• **Assigned task**: Look below for the line containing "input logic Clock;" and the line containing "- Reductions and logical operators :: 21"; repeat exactly those two lines and all lines between them, and nothing else.

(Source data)
_ _ _ _

==> config.mk <==
export PLATFORM = sky130hd
export DESIGN_NAME = instruction_fetch_flat
export DESIGN_NICKNAME = d
export VERILOG_FILES = /design/src/rtl/instruction_fetch_pkg.sv /design/src/rtl/instruction_fetch_if.sv /design/src/rtl/fetch_fifo.sv /design/src/rtl/instruction_fetch.sv /design/src/flat_wrapper.sv
export SDC_FILE = /design/constraint.sdc
export NUM_CORES = 1
export LEC_CHECK = 0
export CORE_MARGIN = 1
export CORE_UTILIZATION = 55
export DETAILED_ROUTE_END_ITERATION = 12
export PLACE_DENSITY = 0.84
export SYNTH_ARGS = -nofsm -noshare
export SYNTH_HDL_FRONTEND = slang
export SYNTH_HIERARCHICAL = 1
export SYNTH_SLANG_ARGS = --single-unit
==> constraint.sdc <==
create_clock -name Clock -period 12.6 [get_ports Clock]
set_input_delay 2.52 -clock Clock [delete_from_list [all_inputs] [get_ports Clock]]
set_output_delay 2.52 -clock Clock [all_outputs]
set_load 0.02 [all_outputs]
==> src/rtl/instruction_fetch_pkg.sv <==
// Shared definitions for the fetch stage and the main Control decoder.
// Contents: XLEN, NOP encoding, base-ISA major opcodes, fetch FSM state
// encoding and a word-alignment helper.
package instruction_fetch_pkg;

  localparam int unsigned XLEN = 32;

  localparam logic [XLEN-1:0] NOP = 32'h0000_0013;

  // Major opcodes, Instruction[6:0]
  localparam logic [6:0] OPC_R      = 7'b0110011;
  localparam logic [6:0] OPC_LOAD   = 7'b0000011;
  localparam logic [6:0] OPC_STORE  = 7'b0100011;
  localparam logic [6:0] OPC_BRANCH = 7'b1100011;
  localparam logic [6:0] OPC_OP_IMM = 7'b0010011;
  localparam logic [6:0] OPC_JALR   = 7'b1100111;
  localparam logic [6:0] OPC_JAL    = 7'b1101111;

  typedef enum logic [1:0] {
    IDLE = 2'd0,
    REQ  = 2'd1,
    WAIT = 2'd2,
    DROP = 2'd3
  } fetch_state_e;

  function automatic logic [XLEN-1:0] word_align(input logic [XLEN-1:0] addr);
    return {addr[XLEN-1:2], 2'b00};
  endfunction

endpackage

==> src/rtl/instruction_fetch_if.sv <==
// Fetch-stage bus bundle.
//   Imem*    : request/grant/response channel to instruction memory
//   Instr*   : valid/ready channel towards decode, plus Instruction/Opcode
//   Redirect : one-cycle branch/jump redirect strobe with target RedirectPC
// master = fetch unit, slave = memory/decode/branch environment.
interface instruction_fetch_if;
  import instruction_fetch_pkg::*;

  logic            ImemReq;
  logic [XLEN-1:0] ImemAddr;
  logic            ImemGnt;
  logic            ImemRValid;
  logic [XLEN-1:0] ImemRData;
  logic            InstrValid;
  logic            InstrReady;
  logic [XLEN-1:0] Instruction;
  logic [6:0]      Opcode;
  logic [XLEN-1:0] InstrPC;
  logic            Redirect;
  logic [XLEN-1:0] RedirectPC;

  modport master (
    output ImemReq, ImemAddr, InstrValid, Instruction, Opcode, InstrPC,
    input  ImemGnt, ImemRValid, ImemRData, InstrReady, Redirect, RedirectPC
  );

  modport slave (
    input  ImemReq, ImemAddr, InstrValid, Instruction, Opcode, InstrPC,
    output ImemGnt, ImemRValid, ImemRData, InstrReady, Redirect, RedirectPC
  );

endinterface

==> src/rtl/fetch_fifo.sv <==
// Small synchronous FIFO buffering fetched words for decode.
//   clk, rst_n      : clock, asynchronous active-low reset
//   flush           : empties the FIFO; wins over push and pop
//   push, push_data : write side; push while full is taken only with a pop
//   pop, pop_data   : read side; pop while empty is ignored, pop_data is 0 when empty
//   empty, full     : status
//   count           : current occupancy
module fetch_fifo #(
  parameter int unsigned Depth = 2,
  parameter int unsigned Width = 64,
  localparam int unsigned CntW = $clog2(Depth) + 1
) (
  input  logic             clk,
  input  logic             rst_n,
  input  logic             flush,
  input  logic             push,
  input  logic [Width-1:0] push_data,
  input  logic             pop,
  output logic [Width-1:0] pop_data,
  output logic             empty,
  output logic             full,
  output logic [CntW-1:0]  count
);

  localparam int unsigned PtrW = $clog2(Depth);

  logic [Width-1:0] mem_q [Depth];
  logic [PtrW-1:0]  wr_ptr_q, rd_ptr_q;
  logic [CntW-1:0]  count_q;
  logic             do_push, do_pop;

  assign empty   = (count_q == '0);
  assign full    = (count_q == CntW'(Depth));
  assign do_pop  = pop && !empty;
  // A pop in the same cycle frees the slot, so a full FIFO still accepts the push.
  assign do_push = push && (!full || do_pop);

  always_ff @(posedge clk or negedge rst_n) begin
    if (!rst_n) begin
      wr_ptr_q <= '0;
      rd_ptr_q <= '0;
      count_q  <= '0;
    end else if (flush) begin
      wr_ptr_q <= '0;
      rd_ptr_q <= '0;
      count_q  <= '0;
    end else begin
      if (do_push) wr_ptr_q <= wr_ptr_q + 1'b1;
      if (do_pop)  rd_ptr_q <= rd_ptr_q + 1'b1;
      count_q <= count_q + CntW'(do_push) - CntW'(do_pop);
    end
  end

  // Storage needs no reset: contents are only visible while count is non-zero.
  always_ff @(posedge clk) begin
    if (do_push) mem_q[wr_ptr_q] <= push_data;
  end

  assign pop_data = empty ? '0 : mem_q[rd_ptr_q];
  assign count    = count_q;

endmodule

==> src/rtl/instruction_fetch.sv <==
// Instruction fetch stage: issues one word fetch at a time to instruction
// memory, buffers returned words with their address, and presents them to
// decode. A redirect retargets the PC, flushes the buffer and discards any
// response still owed by memory.
//   Clock : sole clock, rising edge
//   Reset : asynchronous active-low reset
//   bus   : instruction_fetch_if master (memory, decode and redirect channels)
module instruction_fetch
  import instruction_fetch_pkg::*;
#(
  parameter logic [31:0] RESET_PC   = 32'h0000_0000,
  parameter int unsigned FIFO_DEPTH = 2
) (
  input logic                 Clock,
  input logic                 Reset,
  instruction_fetch_if.master bus
);

  localparam int unsigned CntW = $clog2(FIFO_DEPTH) + 1;

  fetch_state_e      state_q, state_d;
  logic [XLEN-1:0]   pc_q, fetch_addr_q;
  logic              grant, push, pop;
  logic              fifo_empty, fifo_full;
  logic [CntW-1:0]   fifo_count;
  logic [CntW:0]     occ_after_push;
  logic [2*XLEN-1:0] fifo_rdata;

  assign grant = (state_q == REQ) && bus.ImemGnt;
  assign push  = (state_q == WAIT) && bus.ImemRValid && !bus.Redirect;
  assign pop   = !fifo_empty && bus.InstrReady;

  assign occ_after_push = {1'b0, fifo_count} + (CntW + 1)'(1) - (CntW + 1)'(pop);

  // State register
  always_ff @(posedge Clock or negedge Reset) begin
    if (!Reset) state_q <= IDLE;
    else        state_q <= state_d;
  end

  // Next state
  always_comb begin
    state_d = state_q;
    unique case (state_q)
      // Nothing is in flight in IDLE, so free slots alone decide.
      IDLE:    if (!fifo_full) state_d = REQ;
      REQ:     if (bus.ImemGnt) state_d = WAIT;
      WAIT:    if (bus.ImemRValid) begin
        state_d = (occ_after_push < (CntW + 1)'(FIFO_DEPTH)) ? REQ : IDLE;
      end
      DROP:    if (bus.ImemRValid) state_d = REQ;
      default: state_d = IDLE;
    endcase
    if (bus.Redirect) begin
      // A response is still owed if the request is accepted now or already
      // accepted and not yet answered; it belongs to the old path.
      if (grant ||
          ((state_q == WAIT || state_q == DROP) && !bus.ImemRValid)) begin
        state_d = DROP;
      end else begin
        state_d = REQ;
      end
    end
  end

  // Outputs
  always_comb begin
    bus.ImemReq     = (state_q == REQ);
    bus.ImemAddr    = pc_q;
    bus.InstrValid  = !fifo_empty;
    bus.Instruction = fifo_rdata[2*XLEN-1:XLEN];
    bus.InstrPC     = fifo_rdata[XLEN-1:0];
    bus.Opcode      = fifo_rdata[XLEN+6:XLEN];
  end

  // PC advances on grant; the accepted address is kept to tag the response.
  always_ff @(posedge Clock or negedge Reset) begin
    if (!Reset) begin
      pc_q         <= RESET_PC;
      fetch_addr_q <= RESET_PC;
    end else if (bus.Redirect) begin
      pc_q <= word_align(bus.RedirectPC);
    end else if (grant) begin
      pc_q         <= pc_q + 32'd4;
      fetch_addr_q <= pc_q;
    end
  end

  fetch_fifo #(
    .Depth (FIFO_DEPTH),
    .Width (2 * XLEN)
  ) u_fifo (
    .clk       (Clock),
    .rst_n     (Reset),
    .flush     (bus.Redirect),
    .push      (push),
    .push_data ({bus.ImemRData, fetch_addr_q}),
    .pop       (pop),
    .pop_data  (fifo_rdata),
    .empty     (fifo_empty),
    .full      (fifo_full),
    .count     (fifo_count)
  );

endmodule

==> src/flat_wrapper.sv <==
// flat-port wrapper written by rule: the top's interface ports become plain ports
module instruction_fetch_flat import instruction_fetch_pkg::*;
#(
  parameter logic [31:0] RESET_PC   = 32'h0000_0000,
  parameter int unsigned FIFO_DEPTH = 2
)
  (Clock, Reset, bus_ImemReq, bus_ImemAddr, bus_InstrValid, bus_Instruction, bus_Opcode, bus_InstrPC, bus_ImemGnt, bus_ImemRValid, bus_ImemRData, bus_InstrReady, bus_Redirect, bus_RedirectPC);
  instruction_fetch_if bus_i ();
  input logic Clock;
  input logic Reset;
  output wire logic [$bits(bus_i.ImemReq)-1:0] bus_ImemReq;
  output wire logic [$bits(bus_i.ImemAddr)-1:0] bus_ImemAddr;
  output wire logic [$bits(bus_i.InstrValid)-1:0] bus_InstrValid;
  output wire logic [$bits(bus_i.Instruction)-1:0] bus_Instruction;
  output wire logic [$bits(bus_i.Opcode)-1:0] bus_Opcode;
  output wire logic [$bits(bus_i.InstrPC)-1:0] bus_InstrPC;
  input wire logic [$bits(bus_i.ImemGnt)-1:0] bus_ImemGnt;
  input wire logic [$bits(bus_i.ImemRValid)-1:0] bus_ImemRValid;
  input wire logic [$bits(bus_i.ImemRData)-1:0] bus_ImemRData;
  input wire logic [$bits(bus_i.InstrReady)-1:0] bus_InstrReady;
  input wire logic [$bits(bus_i.Redirect)-1:0] bus_Redirect;
  input wire logic [$bits(bus_i.RedirectPC)-1:0] bus_RedirectPC;
  assign bus_ImemReq = bus_i.ImemReq;
  assign bus_ImemAddr = bus_i.ImemAddr;
  assign bus_InstrValid = bus_i.InstrValid;
  assign bus_Instruction = bus_i.Instruction;
  assign bus_Opcode = bus_i.Opcode;
  assign bus_InstrPC = bus_i.InstrPC;
  assign bus_i.ImemGnt = bus_ImemGnt;
  assign bus_i.ImemRValid = bus_ImemRValid;
  assign bus_i.ImemRData = bus_ImemRData;
  assign bus_i.InstrReady = bus_InstrReady;
  assign bus_i.Redirect = bus_Redirect;
  assign bus_i.RedirectPC = bus_RedirectPC;
  instruction_fetch #(.RESET_PC(RESET_PC), .FIFO_DEPTH(FIFO_DEPTH)) u_core (.Clock(Clock), .Reset(Reset), .bus(bus_i));
endmodule
* Word level (Yosys, flattened, before mapping)
Memories as Yosys holds them, arrays and structs flattened.
Index checks and enable logic that the tools add are counted.
** Word-level totals
- Latch bits :: 0
- ROM bits :: 0
- RAM bits :: 128
- Register bits after elaboration :: 70
- Word-level logic and storage cells :: 63
- Output and inout bits :: 105
- Memories :: 1
** Memories
- u_core.u_fifo.mem_q :: depth 2, width 64, rd ports 1, clocked after memory_dff 0, wr ports 1, RTL line fetch_fifo.sv:27 : logic [Width-1:0] mem_q [Depth];
** Operators by class
- Div/mod/pow operators :: 0
- Equality and inequality tests :: 8
- Bitwise logic cells :: 1
- Multiplexer cells :: 18
- Multiply operators :: 0
- Shift operators :: 0
- $add $sub $neg :: 7
- Reductions and logical operators :: 21
- Order comparisons :: 1
** Operators with widths (number)
- 32-bit two-way mux :: 2
- 64-bit two-way mux :: 1
- 32-bit by 3-bit adder with 32-bit output (second input constant) :: 1
- 2-bit two-way mux :: 7
- 3-bit inequality test (second input constant) :: 3
- 2-bit case mux with 4 select lines :: 1
- 1-bit logical AND :: 7
- 1-bit two-way mux :: 7
- 2-bit equality test (second input constant) :: 3
- 2-bit nonzero test :: 3
- 1-bit zero test :: 4
- 2-bit zero test :: 2
- 4-bit AND reduction :: 1
- 2-bit by 1-bit adder with 3-bit output (second input constant) :: 1
- 1-bit logical OR :: 3
- 3-bit by 2-bit < comparator with 1-bit output (second input constant) :: 1
- 3-bit by 1-bit inequality test with 1-bit output (second input constant) :: 1
- 3-bit by 1-bit subtractor with 3-bit output :: 1
- 1-bit adder (second input constant) :: 2
- 2-bit by 1-bit adder with 2-bit output :: 1
- 2-bit by 1-bit equality test with 1-bit output (second input constant) :: 1
- 2-bit AND reduction :: 1
- 2-bit by 1-bit subtractor with 2-bit output :: 1
- 1-bit inverter :: 1

* Longest topological paths before layout
Gate-level depths: netlist (run 1).
- Depth after elaboration :: 9
- Mapped depth :: 10
- Gate-level depth less buffers :: 9

* Cells and area by module
The synthesis (run 1) kept the hierarchy.
** By module, submodules not included
- fetch_fifo :: area each 5097.4 µm², cells an instance 298, seq. area each 3943.8 µm², instances 1
- instruction_fetch :: area each 3128.0 µm², cells an instance 301, seq. area each 1551.5 µm², instances 1

* Least setup slack after synthesis (run 1)
OpenSTA, ideal clock, no wires.
- Path kind :: input-to-reg
- Start :: in bus_Redirect
- End :: mem u_core.u_fifo.mem_q[0][0], enable pin
- Stages on the path :: 5
- Path slack :: 6.017 ns
- Data required time :: 12.114 ns
- Buffers on the path :: 2
- Data arrival time :: 6.096 ns
- Path through :: clkbuf_1 -> clkbuf_1 -> nor3_1 -> o21ai_2 -> nor2_1
** Between the ends
- Word-level cells in the longest chain between the ends :: 5
** Ends and longest elaborated chain
- start: declaration :: RTL line flat_wrapper.sv:21 : input wire logic [$bits(bus_i.Redirect)-1:0] bus_Redirect;
- 1-bit zero test :: RTL line instruction_fetch.sv:30 : assign push = (state_q == WAIT) && bus.ImemRValid && !bus.Redirect;
- 1-bit logical AND :: RTL line instruction_fetch.sv:30
- net u_core.push :: RTL line instruction_fetch.sv:23 : logic grant, push, pop;
- 1-bit logical AND :: RTL line fetch_fifo.sv:36 : assign do_push = push && (!full || do_pop);
- 1-bit two-way mux :: RTL line fetch_fifo.sv:56 : if (do_push) mem_q[wr_ptr_q] <= push_data;
- 1-bit two-way mux (implied by the code) :: RTL line fetch_fifo.sv:56
- end: declaration :: RTL line fetch_fifo.sv:27
The timed path passes the listed nets, and every way through them passes these cells.

* Final worst setup path (run 1)
- Start :: reg u_core.u_fifo.rd_ptr_q
- End :: out bus_Instruction[2]
** Between the ends
- Word-level cells in the longest chain between the ends :: 2
** Ends and longest elaborated chain
- start: declaration :: RTL line fetch_fifo.sv:28 : logic [PtrW-1:0] wr_ptr_q, rd_ptr_q;
- start signal: assignment :: RTL line fetch_fifo.sv:49 : if (do_pop) rd_ptr_q <= rd_ptr_q + 1'b1;
- memory read 2 x 64 bit
- 64-bit two-way mux :: RTL line fetch_fifo.sv:59 : assign pop_data = empty ? '0 : mem_q[rd_ptr_q];
- end: declaration :: RTL line flat_wrapper.sv:14 : output wire logic [$bits(bus_i.Instruction)-1:0] bus_Instruction;
Every way passes these cells.

==> metrics.md, run 1 <==
| Metric | Value |
|---|---|
| Fin worst setup slack | roughly 7.4 ns |
| Sequential area share after synthesis | between 60% and 70% |
| Crit-path slowest cell | dfrtp_4 |
| Worst min-delay path category | flop to flop |
| Clock Pin Slew Worst Setup and Hold Paths | approximately 0.060 ns |
| Internal power | 1.137 mW |
| Largest net degree at the start of global routing | 67 |
| Drt total wl | approximately 17000 um |
| Max Slew Vio Count | 0 |
| Post-Synth Simple-Gate Area | 11.65% |
| Final TNS setup | 0 ns |
| Switching portion of total power | a little under a quarter |
| Syn avg cell area | approximately 14 um^2 |
| CP top delay family | flip-flops |
| Layout cell share with drive strength beyond 1 | 10.25% |
| Cts hold-fix bufs | 0 |
| Number of CTS-inserted buffers | 17 |
| Post-synthesis async set-or-reset flop share | between 30% and 40% |
| Total vias in the final route | around 5300 |
| Largest family of logic cells by synthesized area | multiplexers |
| Crit. End Element | output port |
| Synth Area in Adders | 0.3042% |
| Switch Pwr | between 300 and 400 uW |
| Top-area cell type share of the netlist area | between 40% and 50% |
| CP Buf/Inv Count | 1 |
| Multiplexer share of the synthesized area | about an eighth |
| Total Nets Final | between 800 and 900 |
| Input/output buffers | 170 |
| FP Rows | 44 |
| Gr usage total | 22.34% |
| Die area | 0.01545 mm^2 |
| Fill count | 986 |
| Core footprint | 0.01459 mm^2 |
| Max IR drop VDD | 89.17 uV |
| Final Hold Fails | 0 |
| Area growth syn-to-layout | 28.43% |
| Highest Clock Rate | 191.7 MHz |
| Worst-path cell chain | mux2i_1 -> nor2_1 -> clkdlybuf4s50_1 |
| Post-Route Utilization | 72.41% |
| Most common cell in the synthesized netlist | edfxtp_1 |
| Minimum clock period | 5.216 ns |
| Combinational power share | a little over a tenth |
| Clock share of power | 35.0% |
| Worst Tran Pin Value | 1.173 ns |
| Root Buffer | clkbuf_16 |
| Post-synth EDFFs | 128 |
| Syn. warnings | 6 |
| Pwr Total | about 1.5 mW |
| Yosys cell types | 50 |
| Final setup viols | 0 |
| Clock Path Buffers | 2 |
| Initial antenna violation count | 0 |
| Routed len/inst | 17.67 um |
| Die H | 124.3 um |
| RD Place Congestion | 0.8363 |
| DR DRC count | 0 |
| Sequential share of power | 54.4% |
| Max_slew headroom | 21.83% |
| Number of global-route vias before repair | about 5300 |
| Final setup skew | 0.006948 ns |
| Postcts setup bufs | 0 |
| Initial Utilization | 56.38% |
| Crit path largest cell delay | approximately 1.2 ns |
| XOR/XNOR share of the synthesized area | about 1.3% |
| Leak | 3.660 nW |
| Synth Flop Type | edfxtp_1 |
| CP required | 10.08 ns |
| Arr. time, crit path | between 2 and 3 ns |
| Setup WS pre-CTS | 7.020 ns |
| Footprint of the multi-input gates | 0.002484 mm^2 |
| Post-route ant nets | 0 |
| CTS tree | built |
| RSZ-0062 raised after global routing | no |
| Synth Area in Compound Gates | 3.985% |
| Sinks on Clock Net | 194 |
| IO Count | 175 |
| # diodes | 0 |
| Critical path class | flop to output port |
| Final Cycle Share | between 40 and 50% |
| Vias per cell | ~5.5 |
| TritonRoute pass-1 iters | 5 |
| Resized cells post-CTS | 0 |
| Cells after Synth | 599 |
| Status | finished clean |
| Initial DRC count | 407 |
| Ranking of synthesized cells by area | edfxtp_1 (47%), dfrtp_1 (20%), mux2i_1 (7.9%) |
| Cell taking the most area after synthesis | edfxtp_1 |
| Insertion delay to the later sink of the worst-skew pair | 0.42 ns |
| Worst Path Max Fanout | 65 |
| H-tree level count | 4 |
| Hpwl dp | 10950 um |
| Top cells by instance count after synthesis | edfxtp_1 (128), nor2_1 (89), dfrtp_1 (66), mux2i_1 (65), mux2_2 (30) |
| Crit path launch type | flop |
| First-pass GRT wire length | about 27000 um |
| Die extent in x | 124.3 um |
| Mapped cell area | between 0.008 and 0.009 mm^2 |
| Worst hold slack | 0.4666 ns |
| Max Cap Viol | 0 |
| Yosys reg bits | 194 |
| Cell Pwr Density | 140.0 mW/mm^2 |
| GR Overflow Total | 0 |
| Sequential cell area | 0.005499 mm^2 |
-- sequential cells by signal (all words and copies together), names as in the netlist --
name,cells
u_core/bus.ImemAddr,30
u_core/u_fifo/wr_ptr_q,1
u_core/u_fifo/count,2
u_core/u_fifo/rd_ptr_q,1
u_core/u_fifo/mem_q,128
u_core/state_q,2
u_core/fetch_addr_q,30
-- cell type report --
| type | count | share of cell area [%] |
|---|---|---|
| flip-flops and latches | 194 | 52.05 |
| multi-input cells | 359 | 23.51 |
| repair buffers | 175 | 16.42 |
| clock buffers | 18 | 4.157 |
| well taps | 184 | 2.179 |
| clock inverters | 14 | 1.291 |
| inverters | 11 | 0.3909 |
-- cells by family (layout without fill, tap and decap cells) --
group,after synthesis,in the layout
fa+ha+maj,2,2
simple gates,192,192
flops,194,194
other cells,1,6
compound gates,50,50
buf+inv,51,218
mux,97,97
xor+xnor,12,12
-- worst reg2reg max path, stage by stage, from the launching register on --
cell      delay, ns
dfrtp_1        0.49
nor2_4         0.11
buf_4          0.33
nand2b_1       0.30
inv_1          0.15
o21ai_2        0.14
nor2_4         0.56
buf_4          0.61
-- path summary, 6_finish.rpt --
kind                                               to                     from  slack [ns]  cells after the start
min in group asynchronous     u_core/fetch_addr_q[30]                    Reset        2.28                      2
setup / recovery                   bus_Instruction[2]   u_core/u_fifo/rd_ptr_q        7.38                      3
hold / removal             u_core/u_fifo/mem_q[0][14]  u_core/fetch_addr_q[14]        0.47                      0
hold reg to reg            u_core/u_fifo/mem_q[0][14]  u_core/fetch_addr_q[14]        0.47                      0
setup reg to reg           u_core/u_fifo/mem_q[1][42]   u_core/u_fifo/count[1]        9.52                      7
max in group asynchronous      u_core/u_fifo/rd_ptr_q                    Reset        9.66                      2
-- power groups by stage --
stage	sequential (mW)	combinational, mW	clock (mW)
after global routing	0.812	0.168	0.555
after detailed placement	0.818	0.156	0
after CTS	0.805	0.158	0.528
after global placement	0.811	0.151	0
after floorplan	0.810	0.0805	0
final	0.805	0.156	0.518
-- layer usage --
metal	vias to the layer above	wire [um]	track usage, %
li1	2510	-	-
met1	2569	7272	28.71
met2	188	8537	37.89
met3	19	877	4.639
met4	0	183	7.300
met5	-	0	0
-- layout by cell type, fill, tap and decap left out, types with 3 or more instances in the layout --
master / count
dfrtp_1: 65
xnor2_1: 6
nor3_1: 4
nor2_1: 85
and3_1: 7
nand3_1: 16
conb_1: 6
clkbuf_16: 17
buf_4: 5
clkdlybuf4s50_1: 169
nand2b_1: 3
nand2_1: 29
nor2b_1: 3
nand4_1: 10
xor2_1: 6
clkinv_2: 5
or3_1: 4
or4_1: 11
a31oi_1: 12
o21ai_0: 15
edfxtp_1: 128
nor2_4: 4
mux2i_1: 65
o21ai_1: 3
inv_1: 11
o31ai_1: 9
mux2_2: 30
-- through the flow --
step,cells,cell area [um^2]
finish,955,10560
global route,955,10560
CTS,955,10560
detailed placement,923,9988
global placement,923,9988
floorplan,604,8244
Power figures use the tool's default switching activity.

_ _ _ _

• **Answer box**:
  input logic Clock;
  input logic Reset;
  output wire logic [$bits(bus_i.ImemReq)-1:0] bus_ImemReq;
  output wire logic [$bits(bus_i.ImemAddr)-1:0] bus_ImemAddr;
  output wire logic [$bits(bus_i.InstrValid)-1:0] bus_InstrValid;
  output wire logic [$bits(bus_i.Instruction)-1:0] bus_Instruction;
  output wire logic [$bits(bus_i.Opcode)-1:0] bus_Opcode;
  output wire logic [$bits(bus_i.InstrPC)-1:0] bus_InstrPC;
  input wire logic [$bits(bus_i.ImemGnt)-1:0] bus_ImemGnt;
  input wire logic [$bits(bus_i.ImemRValid)-1:0] bus_ImemRValid;
  input wire logic [$bits(bus_i.ImemRData)-1:0] bus_ImemRData;
  input wire logic [$bits(bus_i.InstrReady)-1:0] bus_InstrReady;
  input wire logic [$bits(bus_i.Redirect)-1:0] bus_Redirect;
  input wire logic [$bits(bus_i.RedirectPC)-1:0] bus_RedirectPC;
  assign bus_ImemReq = bus_i.ImemReq;
  assign bus_ImemAddr = bus_i.ImemAddr;
  assign bus_InstrValid = bus_i.InstrValid;
  assign bus_Instruction = bus_i.Instruction;
  assign bus_Opcode = bus_i.Opcode;
  assign bus_InstrPC = bus_i.InstrPC;
  assign bus_i.ImemGnt = bus_ImemGnt;
  assign bus_i.ImemRValid = bus_ImemRValid;
  assign bus_i.ImemRData = bus_ImemRData;
  assign bus_i.InstrReady = bus_InstrReady;
  assign bus_i.Redirect = bus_Redirect;
  assign bus_i.RedirectPC = bus_RedirectPC;
  instruction_fetch #(.RESET_PC(RESET_PC), .FIFO_DEPTH(FIFO_DEPTH)) u_core (.Clock(Clock), .Reset(Reset), .bus(bus_i));
endmodule
* Word level (Yosys, flattened, before mapping)
Memories as Yosys holds them, arrays and structs flattened.
Index checks and enable logic that the tools add are counted.
** Word-level totals
- Latch bits :: 0
- ROM bits :: 0
- RAM bits :: 128
- Register bits after elaboration :: 70
- Word-level logic and storage cells :: 63
- Output and inout bits :: 105
- Memories :: 1
** Memories
- u_core.u_fifo.mem_q :: depth 2, width 64, rd ports 1, clocked after memory_dff 0, wr ports 1, RTL line fetch_fifo.sv:27 : logic [Width-1:0] mem_q [Depth];
** Operators by class
- Div/mod/pow operators :: 0
- Equality and inequality tests :: 8
- Bitwise logic cells :: 1
- Multiplexer cells :: 18
- Multiply operators :: 0
- Shift operators :: 0
- $add $sub $neg :: 7
- Reductions and logical operators :: 21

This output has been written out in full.